As shown in fig. 1, 2 and 11, each moving part 2 is formed by fixing an upper permanent magnet 12, a lower permanent magnet 12 and an outer magnetic conductive part 13 together through a moving part plastic frame 14 to form a horseshoe-shaped magnet respectively.

As shown in fig. 2, when the moving element 2 is disposed on the upper magnetic core 6 and the middle magnetic core 7 or the middle magnetic core 7 and the lower magnetic core 8, the two adjacent ends with opposite magnetic poles and each moving element 2 form a complete closed magnetic circuit, and the moving element 2 is driven to move up or down along the respective baffle 3 by external vibration.

As shown in fig. 4, 5, 6, 7, 8, and 9, the cross-shaped magnetic core has two different magnetic paths according to different magnetizing directions; when the magnetic poles of the opposite surfaces in the two opposite moving parts are opposite, an internal magnetic circuit of the magnetic core is formed; when the magnetic poles of the opposite surfaces of two opposite moving parts are the same and the magnetic poles at two adjacent ends are opposite, another magnetic core internal magnetic circuit is formed; in two different magnetic circuit states, when the moving part is respectively positioned at the upper middle magnetic core or the middle lower magnetic core, the inner closed magnetic circuit is shown in the figure.

The upper magnetic core 6, the middle magnetic core 7 and the lower magnetic core 8 are made of ferrite or industrial pure iron, and the induction coil 9 is a copper wire.

The permanent magnets 12 in the four moving parts 2 are made of neodymium iron boron, and the magnetic conduction parts 13 are made of industrial pure iron or ferrite.

The cross section of the permanent magnet 12 is rectangular.

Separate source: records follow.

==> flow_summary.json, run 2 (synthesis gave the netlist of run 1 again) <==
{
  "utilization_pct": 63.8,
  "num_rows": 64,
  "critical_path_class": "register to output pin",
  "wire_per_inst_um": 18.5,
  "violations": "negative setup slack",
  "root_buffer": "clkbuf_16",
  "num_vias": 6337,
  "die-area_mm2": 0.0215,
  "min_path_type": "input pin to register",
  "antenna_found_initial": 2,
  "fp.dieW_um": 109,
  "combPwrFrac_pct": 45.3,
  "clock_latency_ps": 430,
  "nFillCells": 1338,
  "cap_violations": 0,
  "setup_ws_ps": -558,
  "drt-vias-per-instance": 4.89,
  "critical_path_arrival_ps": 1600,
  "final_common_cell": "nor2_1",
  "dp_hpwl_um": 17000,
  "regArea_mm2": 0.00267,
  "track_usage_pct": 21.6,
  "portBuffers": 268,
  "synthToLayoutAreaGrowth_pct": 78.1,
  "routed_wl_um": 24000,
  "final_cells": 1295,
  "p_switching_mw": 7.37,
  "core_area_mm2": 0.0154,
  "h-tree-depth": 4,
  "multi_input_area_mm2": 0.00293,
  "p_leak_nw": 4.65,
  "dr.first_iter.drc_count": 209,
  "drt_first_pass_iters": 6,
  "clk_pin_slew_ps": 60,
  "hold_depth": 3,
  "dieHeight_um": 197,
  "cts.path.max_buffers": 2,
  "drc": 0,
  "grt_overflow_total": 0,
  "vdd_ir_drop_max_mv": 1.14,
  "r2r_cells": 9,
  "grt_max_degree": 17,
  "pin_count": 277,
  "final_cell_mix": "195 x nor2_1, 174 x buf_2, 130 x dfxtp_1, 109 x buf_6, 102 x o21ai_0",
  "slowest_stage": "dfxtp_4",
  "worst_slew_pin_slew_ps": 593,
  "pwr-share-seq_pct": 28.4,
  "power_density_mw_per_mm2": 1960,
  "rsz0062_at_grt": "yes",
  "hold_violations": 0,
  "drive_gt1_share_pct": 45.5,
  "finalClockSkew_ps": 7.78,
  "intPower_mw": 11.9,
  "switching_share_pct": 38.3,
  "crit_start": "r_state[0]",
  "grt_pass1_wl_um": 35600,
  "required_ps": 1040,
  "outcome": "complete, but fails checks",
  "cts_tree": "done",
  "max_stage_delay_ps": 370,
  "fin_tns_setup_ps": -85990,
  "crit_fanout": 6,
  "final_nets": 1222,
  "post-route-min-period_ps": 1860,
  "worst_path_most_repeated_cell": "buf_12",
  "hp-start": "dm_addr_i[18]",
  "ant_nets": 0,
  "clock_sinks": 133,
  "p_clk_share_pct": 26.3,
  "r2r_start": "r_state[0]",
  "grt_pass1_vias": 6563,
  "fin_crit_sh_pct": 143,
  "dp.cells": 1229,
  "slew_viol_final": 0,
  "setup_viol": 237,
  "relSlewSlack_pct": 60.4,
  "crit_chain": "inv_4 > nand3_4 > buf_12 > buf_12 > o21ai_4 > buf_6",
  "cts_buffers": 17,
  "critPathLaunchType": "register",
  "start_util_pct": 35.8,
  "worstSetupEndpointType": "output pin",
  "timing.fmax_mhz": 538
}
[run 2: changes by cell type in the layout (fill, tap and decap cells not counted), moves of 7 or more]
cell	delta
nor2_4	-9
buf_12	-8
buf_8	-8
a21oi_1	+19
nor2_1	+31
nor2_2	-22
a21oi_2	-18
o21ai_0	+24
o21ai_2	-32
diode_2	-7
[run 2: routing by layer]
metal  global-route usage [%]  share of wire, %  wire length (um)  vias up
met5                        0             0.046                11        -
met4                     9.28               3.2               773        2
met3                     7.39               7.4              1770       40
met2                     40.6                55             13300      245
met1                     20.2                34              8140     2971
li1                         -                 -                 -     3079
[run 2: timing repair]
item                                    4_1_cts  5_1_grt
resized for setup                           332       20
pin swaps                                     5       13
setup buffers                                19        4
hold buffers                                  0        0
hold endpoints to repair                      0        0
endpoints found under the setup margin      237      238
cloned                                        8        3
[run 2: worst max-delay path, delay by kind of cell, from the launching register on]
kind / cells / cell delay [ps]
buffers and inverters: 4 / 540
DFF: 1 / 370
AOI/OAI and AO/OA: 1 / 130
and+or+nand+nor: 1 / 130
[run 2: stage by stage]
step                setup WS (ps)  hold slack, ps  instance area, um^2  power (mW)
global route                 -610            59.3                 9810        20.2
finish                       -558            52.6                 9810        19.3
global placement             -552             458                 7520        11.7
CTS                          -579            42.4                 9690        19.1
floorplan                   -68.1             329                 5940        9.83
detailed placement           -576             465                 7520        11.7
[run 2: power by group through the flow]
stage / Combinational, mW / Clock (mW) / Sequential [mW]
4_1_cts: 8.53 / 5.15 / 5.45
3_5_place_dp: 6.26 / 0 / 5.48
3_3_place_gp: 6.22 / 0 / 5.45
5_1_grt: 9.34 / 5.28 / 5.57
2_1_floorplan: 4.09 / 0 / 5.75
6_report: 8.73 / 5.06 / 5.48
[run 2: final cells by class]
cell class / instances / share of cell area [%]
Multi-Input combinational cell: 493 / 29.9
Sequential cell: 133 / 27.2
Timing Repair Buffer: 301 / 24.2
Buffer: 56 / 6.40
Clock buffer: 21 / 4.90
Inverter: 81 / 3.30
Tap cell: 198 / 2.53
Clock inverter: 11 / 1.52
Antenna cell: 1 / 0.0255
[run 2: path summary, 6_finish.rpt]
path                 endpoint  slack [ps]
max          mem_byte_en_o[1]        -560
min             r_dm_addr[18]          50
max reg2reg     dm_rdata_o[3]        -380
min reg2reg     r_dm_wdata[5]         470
[config.mk]
export PLATFORM = sky130hd
export DESIGN_NAME = baud_rate_controller
export DESIGN_NICKNAME = d
export VERILOG_FILES = /design/src/rtl/baud_rate_controller.sv
export SDC_FILE = /design/constraint.sdc
export NUM_CORES = 1
export LEC_CHECK = 0
export CORE_ASPECT_RATIO = 1.2
export CORE_MARGIN = 2
export CORE_UTILIZATION = 25
export CTS_BUF_LIST = sky130_fd_sc_hd__clkbuf_8 sky130_fd_sc_hd__clkbuf_16
export CTS_CLUSTER_DIAMETER = 200
export DETAILED_ROUTE_END_ITERATION = 6
export GPL_ROUTABILITY_DRIVEN = 0
export PLACE_DENSITY = 0.42
export SLEW_MARGIN = 20
export SYNTH_ARGS = -nofsm -noshare
export SYNTH_HDL_FRONTEND = slang
export SYNTH_SLANG_ARGS = --single-unit
[constraint.sdc]
create_clock -name clk_100MHz -period 3.6 [get_ports clk_100MHz]
set_clock_uncertainty 0.2 [all_clocks]
set_input_delay 0.36 -clock clk_100MHz [delete_from_list [all_inputs] [get_ports clk_100MHz]]
set_output_delay 0.36 -clock clk_100MHz [all_outputs]
set_load 0.02 [all_outputs]
## src/rtl/pipe_ctrl_pkg.sv

```systemverilog
// pipe_ctrl_pkg: shared definitions for the pipeline control sequencer.
//   seq_state_e      - sequencer states
//   PC_SRC_*         - PC source select encodings
//   DEF_*            - default vector addresses and drain length
package pipe_ctrl_pkg;

  typedef enum logic [2:0] {
    ST_RST_VEC,
    ST_RUN,
    ST_DRAIN,
    ST_PUSH_PC,
    ST_PUSH_FLAGS,
    ST_VECTOR
  } seq_state_e;

  localparam logic [1:0] PC_SRC_SEQ = 2'd0;
  localparam logic [1:0] PC_SRC_BR  = 2'd1;
  localparam logic [1:0] PC_SRC_VEC = 2'd2;

  localparam logic [7:0]  DEF_RESET_VEC    = 8'h00;
  localparam logic [7:0]  DEF_INTR_VEC     = 8'h01;
  localparam int unsigned DEF_DRAIN_CYCLES = 3;

endpackage

```

## src/rtl/pipe_sequencer_if.sv

```systemverilog
// pipe_sequencer_if: control bundle between the hazard unit / pipeline and
// the sequencer.
//   master modport (sequencer): takes stall/stall_pc/branch_taken_ex/intr/
//     rti_commit, drives PC enable/select, stage enables/flushes, push
//     strobes, interrupt status, busy and stall_cnt.
//   slave modport (pipeline side): the mirror image.
interface pipe_sequencer_if;
  logic        stall;
  logic        stall_pc;
  logic        branch_taken_ex;
  logic        intr;
  logic        rti_commit;
  logic        pc_en;
  logic [1:0]  pc_src;
  logic [7:0]  vec_addr;
  logic        if_id_en;
  logic        if_id_flush;
  logic        id_ex_flush;
  logic        push_pc;
  logic        push_flags;
  logic        intr_ack;
  logic        intr_masked;
  logic        busy;
  logic [15:0] stall_cnt;

  modport master (
    input  stall, stall_pc, branch_taken_ex, intr, rti_commit,
    output pc_en, pc_src, vec_addr, if_id_en, if_id_flush, id_ex_flush,
           push_pc, push_flags, intr_ack, intr_masked, busy, stall_cnt
  );

  modport slave (
    output stall, stall_pc, branch_taken_ex, intr, rti_commit,
    input  pc_en, pc_src, vec_addr, if_id_en, if_id_flush, id_ex_flush,
           push_pc, push_flags, intr_ack, intr_masked, busy, stall_cnt
  );
endinterface

```

## src/rtl/pipe_stall_counter.sv

```systemverilog
// pipe_stall_counter: 16-bit saturating event counter, cleared only by reset.
//   clk, rst_n - clock, async active-low reset
//   inc_i      - count one event this cycle
//   count_o    - current count, holds at 16'hFFFF
module pipe_stall_counter (
  input  logic        clk,
  input  logic        rst_n,
  input  logic        inc_i,
  output logic [15:0] count_o
);
  logic [15:0] count_q;

  always_ff @(posedge clk or negedge rst_n) begin
    if (!rst_n) begin
      count_q <= '0;
    end else if (inc_i && (count_q != '1)) begin
      count_q <= count_q + 16'd1;
    end
  end

  assign count_o = count_q;
endmodule

```

## src/rtl/pipe_sequencer.sv

```systemverilog
// pipe_sequencer: pipeline control sequencer for the 4-stage 8-bit core.
// Converts stall / branch / interrupt requests into PC and stage controls
// and runs the reset-vector and interrupt-entry sequences
// (drain, push PC, push flags, load vector).
//   clk, rst_n - clock, async active-low reset
//   bus        - pipe_sequencer_if.master (requests in, controls out)
// Parameters: DRAIN_CYCLES (1..7), RESET_VEC, INTR_VEC.
// Optional: define PIPE_PERF_CNT_EN to build the saturating stall counter;
// otherwise stall_cnt reads 0.
module pipe_sequencer
  import pipe_ctrl_pkg::*;
#(
  parameter int unsigned DRAIN_CYCLES = DEF_DRAIN_CYCLES,
  parameter logic [7:0]  RESET_VEC    = DEF_RESET_VEC,
  parameter logic [7:0]  INTR_VEC     = DEF_INTR_VEC
) (
  input logic              clk,
  input logic              rst_n,
  pipe_sequencer_if.master bus
);
  localparam logic [2:0] DRAIN_LOAD = 3'(DRAIN_CYCLES - 1);

  seq_state_e state_q;
  logic [2:0] drain_q;
  logic       intr_pend_q;
  logic       intr_masked_q;

  always_ff @(posedge clk or negedge rst_n) begin
    if (!rst_n) begin
      state_q       <= ST_RST_VEC;
      drain_q       <= '0;
      intr_pend_q   <= 1'b0;
      intr_masked_q <= 1'b0;
    end else begin
      case (state_q)
        ST_RST_VEC: state_q <= ST_RUN;
        ST_RUN: begin
          if (!bus.branch_taken_ex && intr_pend_q) begin
            state_q <= ST_DRAIN;
            drain_q <= DRAIN_LOAD;
          end
        end
        ST_DRAIN: begin
          if (drain_q == '0) state_q <= ST_PUSH_PC;
          else               drain_q <= drain_q - 3'd1;
        end
        ST_PUSH_PC:    state_q <= ST_PUSH_FLAGS;
        ST_PUSH_FLAGS: state_q <= ST_VECTOR;
        ST_VECTOR:     state_q <= ST_RUN;
        default:       state_q <= ST_RST_VEC;
      endcase

      // Acknowledge wins over a same-cycle request: the accepted request is consumed.
      if (state_q == ST_VECTOR)                  intr_pend_q <= 1'b0;
      else if (bus.intr && !intr_masked_q)       intr_pend_q <= 1'b1;

      if (state_q == ST_VECTOR)                  intr_masked_q <= 1'b1;
      else if (bus.rti_commit)                   intr_masked_q <= 1'b0;
    end
  end

  // rst_n gates the outputs so reset shows the idle values rather than the
  // vector-fetch values that RST_VEC presents on the first cycle after release.
  always_comb begin
    bus.pc_en       = 1'b0;
    bus.pc_src      = PC_SRC_SEQ;
    bus.vec_addr    = '0;
    bus.if_id_en    = 1'b0;
    bus.if_id_flush = 1'b1;
    bus.id_ex_flush = 1'b1;
    bus.push_pc     = 1'b0;
    bus.push_flags  = 1'b0;
    bus.intr_ack    = 1'b0;
    if (rst_n) begin
      case (state_q)
        ST_RST_VEC: begin
          bus.pc_en    = 1'b1;
          bus.pc_src   = PC_SRC_VEC;
          bus.vec_addr = RESET_VEC;
        end
        ST_RUN: begin
          if (bus.branch_taken_ex) begin
            bus.pc_en    = 1'b1;
            bus.pc_src   = PC_SRC_BR;
            bus.if_id_en = 1'b1;
          end else begin
            bus.pc_en       = ~bus.stall_pc;
            bus.if_id_en    = ~bus.stall;
            bus.if_id_flush = 1'b0;
            bus.id_ex_flush = bus.stall;
          end
        end
        ST_DRAIN: begin
          // A branch resolving during drain still redirects the PC so the
          // saved return address is the branch target.
          if (bus.branch_taken_ex) begin
            bus.pc_en  = 1'b1;
            bus.pc_src = PC_SRC_BR;
          end
        end
        ST_PUSH_PC:    bus.push_pc    = 1'b1;
        ST_PUSH_FLAGS: bus.push_flags = 1'b1;
        ST_VECTOR: begin
          bus.pc_en    = 1'b1;
          bus.pc_src   = PC_SRC_VEC;
          bus.vec_addr = INTR_VEC;
          bus.intr_ack = 1'b1;
        end
        default: ;
      endcase
    end
  end

  assign bus.intr_masked = intr_masked_q;
  assign bus.busy        = (state_q != ST_RUN);

`ifdef PIPE_PERF_CNT_EN
  logic        stall_inc;
  logic [15:0] stall_cnt;
  assign stall_inc = (state_q == ST_RUN) && !bus.branch_taken_ex &&
                     (bus.stall || bus.stall_pc);
  pipe_stall_counter u_stall_cnt (
    .clk     (clk),
    .rst_n   (rst_n),
    .inc_i   (stall_inc),
    .count_o (stall_cnt)
  );
  assign bus.stall_cnt = stall_cnt;
`else
  assign bus.stall_cnt = '0;
`endif
endmodule

```

## src/flat_wrapper.sv

```systemverilog
// flat-port wrapper written by rule: the top's interface ports become plain ports
module pipe_sequencer_flat import pipe_ctrl_pkg::*;
#(
  parameter int unsigned DRAIN_CYCLES = DEF_DRAIN_CYCLES,
  parameter logic [7:0]  RESET_VEC    = DEF_RESET_VEC,
  parameter logic [7:0]  INTR_VEC     = DEF_INTR_VEC
)
  (clk, rst_n, bus_stall, bus_stall_pc, bus_branch_taken_ex, bus_intr, bus_rti_commit, bus_pc_en, bus_pc_src, bus_vec_addr, bus_if_id_en, bus_if_id_flush, bus_id_ex_flush, bus_push_pc, bus_push_flags, bus_intr_ack, bus_intr_masked, bus_busy, bus_stall_cnt);
  pipe_sequencer_if bus_i ();
  input logic clk;
  input logic rst_n;
  input wire logic [$bits(bus_i.stall)-1:0] bus_stall;
  input wire logic [$bits(bus_i.stall_pc)-1:0] bus_stall_pc;
  input wire logic [$bits(bus_i.branch_taken_ex)-1:0] bus_branch_taken_ex;
  input wire logic [$bits(bus_i.intr)-1:0] bus_intr;
  input wire logic [$bits(bus_i.rti_commit)-1:0] bus_rti_commit;
  output wire logic [$bits(bus_i.pc_en)-1:0] bus_pc_en;
  output wire logic [$bits(bus_i.pc_src)-1:0] bus_pc_src;
  output wire logic [$bits(bus_i.vec_addr)-1:0] bus_vec_addr;
  output wire logic [$bits(bus_i.if_id_en)-1:0] bus_if_id_en;
  output wire logic [$bits(bus_i.if_id_flush)-1:0] bus_if_id_flush;
  output wire logic [$bits(bus_i.id_ex_flush)-1:0] bus_id_ex_flush;
  output wire logic [$bits(bus_i.push_pc)-1:0] bus_push_pc;
  output wire logic [$bits(bus_i.push_flags)-1:0] bus_push_flags;
  output wire logic [$bits(bus_i.intr_ack)-1:0] bus_intr_ack;
  output wire logic [$bits(bus_i.intr_masked)-1:0] bus_intr_masked;
  output wire logic [$bits(bus_i.busy)-1:0] bus_busy;
  output wire logic [$bits(bus_i.stall_cnt)-1:0] bus_stall_cnt;
  assign bus_i.stall = bus_stall;
  assign bus_i.stall_pc = bus_stall_pc;
  assign bus_i.branch_taken_ex = bus_branch_taken_ex;
  assign bus_i.intr = bus_intr;
  assign bus_i.rti_commit = bus_rti_commit;
  assign bus_pc_en = bus_i.pc_en;
  assign bus_pc_src = bus_i.pc_src;
  assign bus_vec_addr = bus_i.vec_addr;
  assign bus_if_id_en = bus_i.if_id_en;
  assign bus_if_id_flush = bus_i.if_id_flush;
  assign bus_id_ex_flush = bus_i.id_ex_flush;
  assign bus_push_pc = bus_i.push_pc;
  assign bus_push_flags = bus_i.push_flags;
  assign bus_intr_ack = bus_i.intr_ack;
  assign bus_intr_masked = bus_i.intr_masked;
  assign bus_busy = bus_i.busy;
  assign bus_stall_cnt = bus_i.stall_cnt;
  pipe_sequencer #(.DRAIN_CYCLES(DRAIN_CYCLES), .RESET_VEC(RESET_VEC), .INTR_VEC(INTR_VEC)) u_core (.clk(clk), .rst_n(rst_n), .bus(bus_i));
endmodule
```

The working principle of the invention is as follows:

as shown in fig. 4, 5, 6, 7, 8, 9, the magnetic poles of the same group of permanent magnets 12 facing the magnetic core are opposite, i.e. if the permanent magnet 12 in one moving member 2 faces the magnetic core as the N pole, the permanent magnet 12 in the same moving member 2 faces the magnetic core as the S pole, while the magnetic poles of two opposite permanent magnets 12 on the same magnetic core can be the same or opposite, and the magnetic poles of two permanent magnets 12 facing the magnetic core at two adjacent ends of the same magnetic core must be opposite, so that the horseshoe-shaped magnets of two moving members 2 can form a complete annular magnetic circuit with the upper magnetic core 6 and the middle magnetic core 7 or the middle magnetic core 7 and the lower magnetic core 8.

When the sections of the permanent magnet and the magnetic core are aligned, namely, the permanent magnet and the magnetic core are positioned in the positions shown in fig. 4, 5, 7 and 8, the permanent magnet-the magnetic core-the permanent magnet-the magnetic core form a closed magnetic ring, the air gap is small, the magnetic leakage rate is small, and the utilization rate of the magnetic field is improved.

As shown in fig. 1, 2, 4, 5, 7 and 8, when the device is excited by external vibration, the moving member 2 moves between the upper core 6 and the middle core 7 and between the middle core 7 and the lower core 8, so that the magnetic induction lines passing through the middle core 7 are reversed, and the magnetic fluxes in the upper core 6 and the lower core 8 are changed, thereby generating induced electromotive force in each induction coil 9 according to the principle of electromagnetic induction. The induced electromotive forces need to be rectified together through an external circuit, and then energy is collected by a capacitor to be used as a power supply source of some low-power consumption application circuits.